● **WHAT YOU SHOULD DO**
Produce word for word the lines of the data below running from the one that has "kind of cell | Yosys count | after routing" to the one that has "floorplan | armed$_DFFE_PP0P_ | 2.63 | 1", inclusive, and no others.

(Data records)

File: config.mk
export PLATFORM = sky130hd
export DESIGN_NAME = z80_wb_bus_master
export DESIGN_NICKNAME = d
export VERILOG_FILES = /design/src/rtl/z80_wb_pkg.sv /design/src/rtl/z80_wb_bus_sync.sv /design/src/rtl/z80_wb_bus_master.sv
export SDC_FILE = /design/constraint.sdc
export NUM_CORES = 1
export LEC_CHECK = 0
export CORE_MARGIN = 3
export CORE_UTILIZATION = 51
export CTS_BUF_LIST = sky130_fd_sc_hd__clkbuf_4
export CTS_CLUSTER_DIAMETER = 80
export DETAILED_ROUTE_END_ITERATION = 10
export PLACE_DENSITY = 0.87
export SLEW_MARGIN = 30
export SYNTH_ARGS = -nofsm -noshare
export SYNTH_HDL_FRONTEND = slang
export SYNTH_SLANG_ARGS = --single-unit
export TNS_END_PERCENT = 100
File: constraint.sdc
create_clock -name i_clk -period 5.02 [get_ports i_clk]
set_input_delay 1.004 -clock i_clk [delete_from_list [all_inputs] [get_ports i_clk]]
set_output_delay 1.004 -clock i_clk [all_outputs]
set_load 0.02 [all_outputs]
File: src/rtl/z80_wb_pkg.sv
// Shared types for the Z80 to Wishbone initiator bridge.
// State encoding and the read value returned on a timed-out cycle.
package z80_wb_pkg;

  typedef enum logic [1:0] {
    IDLE,
    REQ,
    ACK,
    DONE
  } state_t;

  localparam logic [7:0] TIMEOUT_FILL = 8'hFF;

endpackage

File: src/rtl/z80_wb_bus_sync.sv
// N-stage synchronizer for an active-low asynchronous strobe.
// Resets to 1 so the strobe reads as inactive after reset.
module bus_sync #(
  parameter int STAGES = 2
) (
  input  logic clk,
  input  logic rst,
  input  logic d,
  output logic q
);

  logic [STAGES-1:0] ff;

  always_ff @(posedge clk or posedge rst) begin
    if (rst) ff <= '1;
    else     ff <= {ff[STAGES-2:0], d};
  end

  assign q = ff[STAGES-1];

endmodule

File: src/rtl/z80_wb_bus_master.sv
// Z80 memory cycle to single Wishbone transaction bridge.
// Holds WAIT_n low until ack or timeout, then returns read data.
module z80_wb_bus_master
  import z80_wb_pkg::*;
#(
  parameter int ADDR_WIDTH     = 16,
  parameter int DATA_WIDTH     = 8,
  parameter int SYNC_STAGES    = 2,
  parameter int TIMEOUT_CYCLES = 255,
  parameter int TIMEOUT_WIDTH  = 8
) (
  input  logic                  i_clk,
  input  logic                  i_reset,
  input  logic                  i_z80_mreq_n,
  input  logic                  i_z80_rd_n,
  input  logic                  i_z80_wr_n,
  input  logic [ADDR_WIDTH-1:0] i_z80_addr,
  input  logic [DATA_WIDTH-1:0] i_z80_data,
  output logic [DATA_WIDTH-1:0] o_z80_data,
  output logic                  o_z80_data_oe,
  output logic                  o_z80_wait_n,
  output logic                  o_wb_cyc,
  output logic                  o_wb_stb,
  output logic                  o_wb_we,
  output logic [ADDR_WIDTH-1:0] o_wb_addr,
  output logic [DATA_WIDTH-1:0] o_wb_data,
  input  logic                  i_wb_ack,
  input  logic                  i_wb_stall,
  input  logic [DATA_WIDTH-1:0] i_wb_data,
  output logic                  o_bus_error
);

  localparam logic [TIMEOUT_WIDTH-1:0] T_LAST =
    TIMEOUT_WIDTH'(TIMEOUT_CYCLES - 1);

  state_t                   state;
  logic                     armed;
  logic [SYNC_STAGES-1:0]   prime;
  logic [TIMEOUT_WIDTH-1:0] timer;
  logic                     mreq_s;
  logic                     rd_s;
  logic                     wr_s;
  logic                     start;

  bus_sync #(.STAGES(SYNC_STAGES)) u_sync_mreq (
    .clk(i_clk), .rst(i_reset), .d(i_z80_mreq_n), .q(mreq_s)
  );
  bus_sync #(.STAGES(SYNC_STAGES)) u_sync_rd (
    .clk(i_clk), .rst(i_reset), .d(i_z80_rd_n), .q(rd_s)
  );
  bus_sync #(.STAGES(SYNC_STAGES)) u_sync_wr (
    .clk(i_clk), .rst(i_reset), .d(i_z80_wr_n), .q(wr_s)
  );

  assign start = armed && !mreq_s && (rd_s ^ wr_s);

  always_ff @(posedge i_clk or posedge i_reset) begin
    if (i_reset) begin
      state         <= IDLE;
      armed         <= 1'b0;
      prime         <= '0;
      timer         <= '0;
      o_z80_data    <= '0;
      o_z80_data_oe <= 1'b0;
      o_z80_wait_n  <= 1'b1;
      o_wb_cyc      <= 1'b0;
      o_wb_stb      <= 1'b0;
      o_wb_we       <= 1'b0;
      o_wb_addr     <= '0;
      o_wb_data     <= '0;
      o_bus_error   <= 1'b0;
    end else begin
      // Synchronizer outputs only reflect the pins once their reset fill has drained.
      prime <= {prime[SYNC_STAGES-2:0], 1'b1};
      if (prime[SYNC_STAGES-1] && mreq_s) armed <= 1'b1;

      unique case (state)
        IDLE: begin
          if (start) begin
            state        <= REQ;
            o_wb_cyc     <= 1'b1;
            o_wb_stb     <= 1'b1;
            o_wb_we      <= !wr_s;
            o_wb_addr    <= i_z80_addr;
            o_wb_data    <= i_z80_data;
            o_z80_wait_n <= 1'b0;
            timer        <= '0;
          end
        end
        REQ, ACK: begin
          timer <= timer + TIMEOUT_WIDTH'(1);
          if (i_wb_ack) begin
            state         <= DONE;
            o_wb_cyc      <= 1'b0;
            o_wb_stb      <= 1'b0;
            o_z80_wait_n  <= 1'b1;
            o_z80_data_oe <= !o_wb_we;
            if (!o_wb_we) o_z80_data <= i_wb_data;
          end else if (timer == T_LAST) begin
            state         <= DONE;
            o_wb_cyc      <= 1'b0;
            o_wb_stb      <= 1'b0;
            o_z80_wait_n  <= 1'b1;
            o_z80_data_oe <= !o_wb_we;
            o_bus_error   <= 1'b1;
            if (!o_wb_we) o_z80_data <= DATA_WIDTH'(TIMEOUT_FILL);
          end else if (state == REQ && !i_wb_stall) begin
            state    <= ACK;
            o_wb_stb <= 1'b0;
          end
        end
        DONE: begin
          if (mreq_s) begin
            state         <= IDLE;
            o_z80_data_oe <= 1'b0;
          end
        end
        default: state <= IDLE;
      endcase
    end
  end

endmodule

==> impl_metrics.py, run 1 <==
metrics = {
    "worst_hold_path": {
        "hold_end": "u_sync_rd.ff[1]$_DFF_PP1_",
        "hp-start": "u_sync_rd.ff[0]$_DFF_PP1_",
        "whs_path_depth": 0,
        "hold_path.class": "reg2reg",
    },
    "synth": {
        "synth.avg_cell_area_um2": 13.6,
        "synth_mux_area_frac": 0.140,
        "synth_area_um2": 2400,
        "synth_enable_flop_cells": 0,
        "synth_top_family_by_area": "multiplexers",
        "synth-seq-area-share": 0.598,
        "synthSimpleGateAreaFrac": 0.0980,
        "synth_compound_gate_area_share": 0.0974,
        "synth_cells": 177,
        "synth_fa_ha_area_frac": 0.0313,
        "synthArstFlopShare": 1.00,
        "yosysTopAreaCell": "dfrtp_1",
        "yosys_warnings": 0,
        "synth_nets": 222,
        "ys_types": 40,
        "yosys_most_used_dff": "dfrtp_1",
        "yosys.area.top_type_share": 0.521,
        "synthTopCellsByArea": "dfrtp_1 (52%), mux2_2 (12%), dfstp_2 (7.7%)",
        "ys_seq_elements": 57,
        "synthXorXnorAreaFrac": 0.00677,
    },
    "sta": {
        "period_share": 0.503,
        "tns_ns": 0,
        "rsz0062_at_grt": "no",
        "achievable-frequency_ghz": 0.396,
        "slew_headroom": 0.498,
        "slew_violations": 0,
        "setup_viol": 0,
        "worst_pin_slew_ns": 0.750,
        "hold_viol": 0,
        "fin_skew_ns": 0.00804,
        "worst_slack_ns": 2.49,
        "post-route-min-period_ns": 2.53,
        "whs_ns": 0.358,
    },
    "global_route": {
        "top_usage_layer": "met2",
        "grt_overflow": 0,
        "first_global_vias": 1668,
        "grtUsageMet2": 0.285,
        "grt_pass1_wl_mm": 7.65,
        "grt_antenna_before_repair": 0,
        "grt_use_met3": 0.0614,
        "grt_use_total": 0.183,
        "use_met1": 0.232,
        "grt_max_degree": 58,
    },
    "worst_setup_path": {
        "crit_type": "reg2out",
        "path_buf_inv": 1,
        "critPathTopFamily": "buffers and inverters",
        "end_kind": "output port",
        "cp-startpoint": "o_z80_wait_n$_DFFE_PP1P_",
        "required_ns": 4.02,
        "critical_path_arrival_ns": 1.52,
        "crit_chain": "clkdlybuf4s50_1",
        "cp_max_fo": 3,
        "slowest_delay_ns": 0.61,
        "r2r-start": "state[0]$_DFFE_PP0P_",
        "r2r_end": "timer[4]$_DFFE_PP0P_",
        "crit_slowest_cell": "clkdlybuf4s50_1",
        "reg2reg_depth": 5,
        "r2r_slack_ns": 2.77,
        "cp-start-kind": "register",
    },
    "cells_and_area": {
        "layout_commonest_cell": "clkdlybuf4s50_1",
        "final_cells": 316,
        "fin_nets": 304,
        "antenna_cells": 0,
        "layout_common_cells": "clkdlybuf4s50_1 (76), dfrtp_1 (50), mux2_2 (25)",
        "drive_gt1_frac": 0.216,
        "utilization": 0.742,
        "synthToLayoutAreaGrowth_pct": 37.3,
    },
    "floorplan": {
        "die_area_um2": 5570,
        "fp.dieW_um": 74.6,
        "num_io_pins": 77,
        "start_util": 0.540,
        "num_rows": 24,
        "dieHeight_um": 74.6,
        "core_region_area_um2": 4440,
    },
    "route": {
        "antenna_left": 0,
        "wirelength_mm": 4.67,
        "vias_per_cell": 5.27,
        "drtPass1Iterations": 4,
        "drc": 0,
        "vias": 1664,
        "drt_iter0_drc": 132,
        "wl_per_cell_um": 14.8,
    },
    "cts": {
        "clk_pin_slew_ns": 0.09,
        "cts_tree": "yes",
        "cts_setup_buffers": 0,
        "cts-root-buf": "clkbuf_4",
        "clockBufferDepth": 2,
        "clk_latency_ns": 0.36,
        "hold_buffers": 0,
        "clock_sinks": 57,
        "htree_levels": 3,
        "cts_resized": 0,
        "cts_made_buffers": 9,
    },
    "placement": {
        "io_buffers": 76,
        "place_inst": 300,
        "post-place-ws_ns": 2.56,
        "gp_congestion": 0.756,
        "hpwl_mm": 3.37,
    },
    "power": {
        "p_leak_nw": 1.39,
        "vdd_ir_drop_max_mv": 0.359,
        "power_density_nw_per_um2": 626,
    },
    "job": {
        "maxCapViolCount": 0,
    },
    "status": {
        "outcome": "finished, final reports clean",
    },
}
layout make-up:
| cell class | instances | area (um2) |
|---|---|---|
| inverters | 6 | 22.5 |
| multi-input cells | 108 | 901 |
| clock inverters | 5 | 22.5 |
| repair buffers | 77 | 768 |
| flip-flops and latches | 57 | 1440 |
| clock buffers | 11 | 82.6 |
| well taps | 52 | 65.1 |
| fillers | 322 | 1150 |
flip-flops by register name, summed over array words and instances (netlist names):
register,flops
o_wb_addr,16
o_wb_data,8
o_z80_data,8
timer,8
prime,2
state,2
u_sync_mreq.ff,2
u_sync_rd.ff,2
u_sync_wr.ff,2
armed,1
o_bus_error,1
o_wb_cyc,1
o_wb_stb,1
o_wb_we,1
o_z80_data_oe,1
o_z80_wait_n,1
cells in the mapped netlist (3+ instances only):
cell type,instances
mux2_2,25
o22a_1,8
mux2i_1,4
o211ai_1,6
nand2_1,16
inv_1,6
dfrtp_1,50
o21ai_0,4
dfstp_2,7
nor2_1,4
ha_1,6
nand3_1,3
nand4b_1,4
through the flow:
| stage | total power, W | cell area, um2 |
|---|---|---|
| floorplan | 0.00139 | 2400 |
| global placement | 0.00179 | 3190 |
| detailed placement | 0.00182 | 3190 |
| CTS | 0.00209 | 3300 |
| global route | 0.00221 | 3300 |
| finish | 0.00207 | 3300 |
cell families (layout without fill, tap and decap cells):
kind of cell | Yosys count | after routing
flops | 57 | 57
simple gates | 41 | 41
mux | 30 | 30
compound gates | 29 | 29
buf+inv | 12 | 99
fa+ha+maj | 6 | 6
other cells | 1 | 1
xor+xnor | 1 | 1
how the worst max path moves through the flow:
stage | endpoint | slack, ns | cells after the start
detailed placement | state[1]$_DFFE_PP0P_ | 2.56 | 4
global placement | state[1]$_DFFE_PP0P_ | 2.61 | 4
finish | o_z80_wait_n | 2.49 | 1
global route | o_z80_wait_n | 2.44 | 1
floorplan | armed$_DFFE_PP0P_ | 2.63 | 1
CTS | o_z80_wait_n | 2.46 | 1
routing by layer:
layer / routed length, um / part of all wire / vias to the layer above
li1: - / - / 803
met1: 1950 / 0.42 / 819
met2: 2400 / 0.51 / 37
met3: 267 / 0.057 / 5
met4: 48 / 0.010 / 0
met5: 0 / 0 / -
where the power goes:
group,leakage [nW],switching [W],internal [W]
combinational,0.658,0.000506,0.000530
clock,0.0655,0.000152,0.000108
sequential,0.662,0.000117,0.000653
Note: power is estimated with default switching activity, not from simulation.
==> inputs of run 2 (changes only) <==
--- a/config.mk
+++ b/config.mk
@@ -6,11 +6,11 @@
 export NUM_CORES = 1
 export LEC_CHECK = 0
 export CORE_MARGIN = 3
-export CORE_UTILIZATION = 51
+export CORE_UTILIZATION = 48
 export CTS_BUF_LIST = sky130_fd_sc_hd__clkbuf_4
 export CTS_CLUSTER_DIAMETER = 80
 export DETAILED_ROUTE_END_ITERATION = 10
-export PLACE_DENSITY = 0.87
+export PLACE_DENSITY = 0.83
 export SLEW_MARGIN = 30
 export SYNTH_ARGS = -nofsm -noshare
 export SYNTH_HDL_FRONTEND = slang
==> constraint.sdc (replaced) <==
create_clock -name i_clk -period 2.4 [get_ports i_clk]
set_input_delay 0.48 -clock i_clk [delete_from_list [all_inputs] [get_ports i_clk]]
set_output_delay 0.48 -clock i_clk [all_outputs]
set_load 0.02 [all_outputs]
==> run 2 against run 1 <==
  * Sequential share of layout area fell by 0.91 points
  * Via count rose by 0.84%
  * Total power rose by 120%
  * Core utilization fell by 3.8 points
  * First-iteration DRC count fell by 31%
  * Global-route usage fell by 0.66 points
  * Critical path type unchanged
  * Largest cell class unchanged
==> impl_metrics.py, run 2 (same netlist as run 1, synthesis figures left out) <==
metrics = {
    "route": {
        "vias_per_cell": 5.04,
        "antenna_left": 0,
        "wl_per_cell_um": 14.1,
        "drc": 0,
        "top_layer_used": "met4",
        "routed-wl-met2_mm": 2.32,
        "drt_iter0_drc": 91,
        "drtPass1Iterations": 4,
        "drt-met1-wl_mm": 1.97,
        "wl_met3_um": 336,
        "vias": 1678,
        "wirelength_mm": 4.70,
    },
    "worst_setup_path": {
        "end_kind": "output port",
        "crit_slowest_cell": "clkdlybuf4s50_1",
        "reg2reg_depth": 5,
        "cp_max_fo": 3,
        "cp-startpoint": "o_z80_wait_n$_DFFE_PP1P_",
        "critPathCapture": "o_z80_wait_n",
        "path_buf_inv": 1,
        "crit_type": "reg2out",
        "critPathTopFamily": "buffers and inverters",
        "r2r_end": "state[1]$_DFFE_PP0P_",
        "r2r_slack_ns": 0.60,
        "critical_path_arrival_ns": 1.56,
        "cp.depth": 1,
        "cp-start-kind": "register",
        "r2r-start": "state[0]$_DFFE_PP0P_",
        "slowest_delay_ns": 0.62,
        "crit_chain": "clkdlybuf4s50_1",
        "required_ns": 1.92,
    },
    "floorplan": {
        "num_io_pins": 77,
        "dieHeight_um": 76.7,
        "fp.dieW_um": 76.7,
        "die_area_um2": 5890,
        "num_rows": 25,
        "core_region_area_um2": 4790,
        "start_util": 0.502,
    },
    "cells_and_area": {
        "utilization": 0.704,
        "largest_reg_flops": 16,
        "drive_gt1_frac": 0.222,
        "layout_common_cells": "clkdlybuf4s50_1 (76), dfrtp_1 (50), mux2_2 (25)",
        "antenna_cells": 0,
        "fin_nets": 306,
        "fin_area_um2": 3370,
        "largest_register": "o_wb_addr",
        "fill_cells": 345,
        "layout_commonest_cell": "clkdlybuf4s50_1",
        "synthToLayoutAreaGrowth_pct": 40.2,
    },
    "power": {
        "p_leak_nw": 1.41,
        "vdd_ir_drop_max_mv": 0.755,
        "finalPower_w": 0.00448,
        "power_density_nw_per_um2": 1330,
    },
    "sta": {
        "fin_skew_ns": 0.0109,
        "post-route-min-period_ns": 2.04,
        "slew_violations": 0,
        "achievable-frequency_ghz": 0.490,
        "hold_viol": 0,
        "setup_viol": 0,
        "whs_ns": 0.349,
        "rsz0062_at_grt": "no",
        "period_share": 0.851,
        "tns_ns": 0,
    },
    "worst_hold_path": {
        "hp-start": "u_sync_mreq.ff[0]$_DFF_PP1_",
        "hold_path.class": "reg2reg",
    },
    "cts": {
        "clock_sinks": 57,
        "clk_pin_slew_ns": 0.10,
        "cts_made_buffers": 9,
        "clk_latency_ns": 0.39,
        "cts_resized": 0,
        "clockBufferDepth": 2,
        "htree_levels": 3,
        "cts_setup_buffers": 0,
        "cts_tree": "yes",
        "hold_buffers": 0,
        "cts-root-buf": "clkbuf_4",
    },
    "placement": {
        "gp_congestion": 0.692,
        "io_buffers": 76,
        "hpwl_mm": 3.38,
        "placed_area_um2": 3240,
    },
    "global_route": {
        "grt_max_degree": 38,
        "grt_use_total": 0.176,
        "first_global_vias": 1719,
        "grt_overflow": 0,
        "grt_pass1_wl_mm": 8.00,
        "grt_antenna_before_repair": 0,
    },
    "status": {
        "outcome": "finished, final reports clean",
    },
    "job": {
        "maxCapViolCount": 0,
    },
}
[run 2: layer usage]
layer,up-vias,track usage
met5,-,0
met4,0,0.0924
met3,8,0.0646
met2,55,0.277
met1,807,0.211
li1,808,-
[run 2: area by class of cell]
cell class | count | area, um2 | share of cell area
inverters | 6 | 22.5 | 0.00669
repair buffers | 79 | 796 | 0.236
flip-flops and latches | 57 | 1440 | 0.426
multi-input cells | 108 | 901 | 0.268
clock inverters | 7 | 61.3 | 0.0182
clock buffers | 9 | 67.6 | 0.0201
well taps | 67 | 83.8 | 0.0249
[run 2: how the worst min path moves through the flow]
| stage | end | cells after the start |
|---|---|---|
| finish | u_sync_mreq.ff[1]$_DFF_PP1_ | 0 |
| global placement | prime[1]$_DFF_PP0_ | 0 |
| CTS | u_sync_mreq.ff[1]$_DFF_PP1_ | 0 |
| floorplan | prime[1]$_DFF_PP0_ | 0 |
| global route | u_sync_rd.ff[1]$_DFF_PP1_ | 0 |
| detailed placement | prime[1]$_DFF_PP0_ | 0 |
[run 2: through the flow]
stage | setup slack, ns | cells
CTS | 0.335 | 333
global route | 0.302 | 333
finish | 0.358 | 333
detailed placement | 0.467 | 317
global placement | 0.523 | 317
floorplan | 0.532 | 177
[run 2: where the power goes]
part,switching [W],internal (W)
Clock,0.000341,0.000307
Sequential,0.000247,0.00137
Combinational,0.00107,0.00114
Total,0.00166,0.00282
==> inputs of run 3 (changes only) <==
--- a/config.mk
+++ b/config.mk
@@ -10,7 +10,9 @@
 export CTS_BUF_LIST = sky130_fd_sc_hd__clkbuf_4
 export CTS_CLUSTER_DIAMETER = 80
 export DETAILED_ROUTE_END_ITERATION = 10
+export HOLD_SLACK_MARGIN = 0.08
 export PLACE_DENSITY = 0.83
+export RECOVER_POWER = 100
 export SLEW_MARGIN = 30
 export SYNTH_ARGS = -nofsm -noshare
 export SYNTH_HDL_FRONTEND = slang
==> run 3 against run 2 <==
  * Worst setup slack lost 0.060 ns
  * Critical endpoint unchanged
  * Sequential cell count stayed put
  * Clock power shrank 0.8%
  * Wire length unchanged
  * Critical path type unchanged
  * Hold slack gained 0.0048 ns
==> impl_metrics.py, run 3 (same netlist as run 1, synthesis figures left out) <==
metrics = {
    "sta": {
        "period_share": 0.876,
        "hold_viol": 0,
        "tns_ns": 0,
        "fin_skew_ns": 0.0120,
        "slew_violations": 0,
        "post-route-min-period_ns": 2.10,
        "rsz0062_at_grt": "no",
        "slew_headroom": 0.438,
        "achievable-frequency_ghz": 0.476,
        "worst_pin_slew_ns": 0.842,
        "setup_viol": 0,
    },
    "placement": {
        "io_buffers": 76,
        "gp_congestion": 0.692,
        "hpwl_mm": 3.38,
        "placed_area_um2": 3240,
    },
    "cts": {
        "cts_setup_buffers": 0,
        "cts_resized": 0,
        "cts_made_buffers": 9,
        "clock_sinks": 57,
        "clockBufferDepth": 2,
        "hold_buffers": 0,
        "cts_tree": "yes",
        "cts-root-buf": "clkbuf_4",
        "clk_latency_ns": 0.38,
        "htree_levels": 3,
        "clk_pin_slew_ns": 0.10,
    },
    "worst_setup_path": {
        "crit_slowest_cell": "dlygate4sd3_1",
        "cp-start-kind": "register",
        "end_kind": "output port",
        "slowest_delay_ns": 0.69,
        "path_buf_inv": 1,
        "crit_type": "reg2out",
        "critPathTopFamily": "buffers and inverters",
        "critical_path_arrival_ns": 1.62,
        "required_ns": 1.92,
        "crit_chain": "dlygate4sd3_1",
        "cp_max_fo": 3,
    },
    "global_route": {
        "grt_antenna_before_repair": 0,
        "first_global_vias": 1719,
        "grt_max_degree": 38,
        "grt_use_total": 0.176,
        "grt_overflow": 0,
        "grt_pass1_wl_mm": 8.00,
    },
    "route": {
        "vias_per_cell": 5.02,
        "wl_per_cell_um": 14.1,
        "antenna_left": 0,
        "drtPass1Iterations": 4,
        "drc": 0,
        "wirelength_mm": 4.70,
        "vias": 1673,
        "drt_iter0_drc": 141,
    },
    "power": {
        "p_leak_nw": 1.41,
        "power_frac_seq": 0.371,
        "p_switching_w": 0.00164,
        "pwr-share-clk": 0.149,
        "intPower_w": 0.00267,
        "power_density_nw_per_um2": 1290,
        "p_sw_frac": 0.380,
        "vdd_ir_drop_max_mv": 0.708,
        "p_comb_frac": 0.480,
    },
    "worst_hold_path": {
        "hold_path.class": "reg2reg",
    },
    "cells_and_area": {
        "fin_nets": 306,
        "fill_cells": 352,
        "largest_reg_flops": 16,
        "antenna_cells": 0,
        "largest_register": "o_wb_addr",
        "synthToLayoutAreaGrowth_pct": 39.1,
        "drive_gt1_frac": 0.199,
        "layout_common_cells": "dfrtp_1 (50), dlygate4sd3_1 (42), clkdlybuf4s50_1 (34)",
        "layout_commonest_cell": "dfrtp_1",
        "fin_area_um2": 3340,
    },
    "floorplan": {
        "num_rows": 25,
        "fp.dieW_um": 76.7,
        "die_area_um2": 5890,
        "core_region_area_um2": 4790,
        "start_util": 0.502,
        "num_io_pins": 77,
        "dieHeight_um": 76.7,
    },
    "status": {
        "outcome": "finished, final reports clean",
    },
    "job": {
        "maxCapViolCount": 0,
    },
}
==> run 3: metal layers <==
| layer | up-vias | wire [um] | part of all wire | GRT usage |
|---|---|---|---|---|
| met3 | 6 | 324 | 0.069 | 0.0646 |
| met2 | 51 | 2350 | 0.50 | 0.277 |
| met4 | 0 | 72 | 0.015 | 0.0924 |
| li1 | 807 | - | - | - |
| met1 | 809 | 1950 | 0.42 | 0.211 |
| met5 | - | 0 | 0 | 0 |
==> run 3: metrics by stage <==
stage	setup WS (ns)	total power (W)	cells	utilization	hold WS, ns
floorplan	0.532	0.00292	177	-	0.331
global placement	0.523	0.00380	317	0.677	0.332
detailed placement	0.467	0.00387	317	0.677	0.341
CTS	0.335	0.00452	333	0.704	0.353
global route	0.218	0.00462	333	0.698	0.366
finish	0.298	0.00431	333	0.698	0.354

● **SOLUTION**
kind of cell | Yosys count | after routing
flops | 57 | 57
simple gates | 41 | 41
mux | 30 | 30
compound gates | 29 | 29
buf+inv | 12 | 99
fa+ha+maj | 6 | 6
other cells | 1 | 1
xor+xnor | 1 | 1
how the worst max path moves through the flow:
stage | endpoint | slack, ns | cells after the start
detailed placement | state[1]$_DFFE_PP0P_ | 2.56 | 4
global placement | state[1]$_DFFE_PP0P_ | 2.61 | 4
finish | o_z80_wait_n | 2.49 | 1
global route | o_z80_wait_n | 2.44 | 1
floorplan | armed$_DFFE_PP0P_ | 2.63 | 1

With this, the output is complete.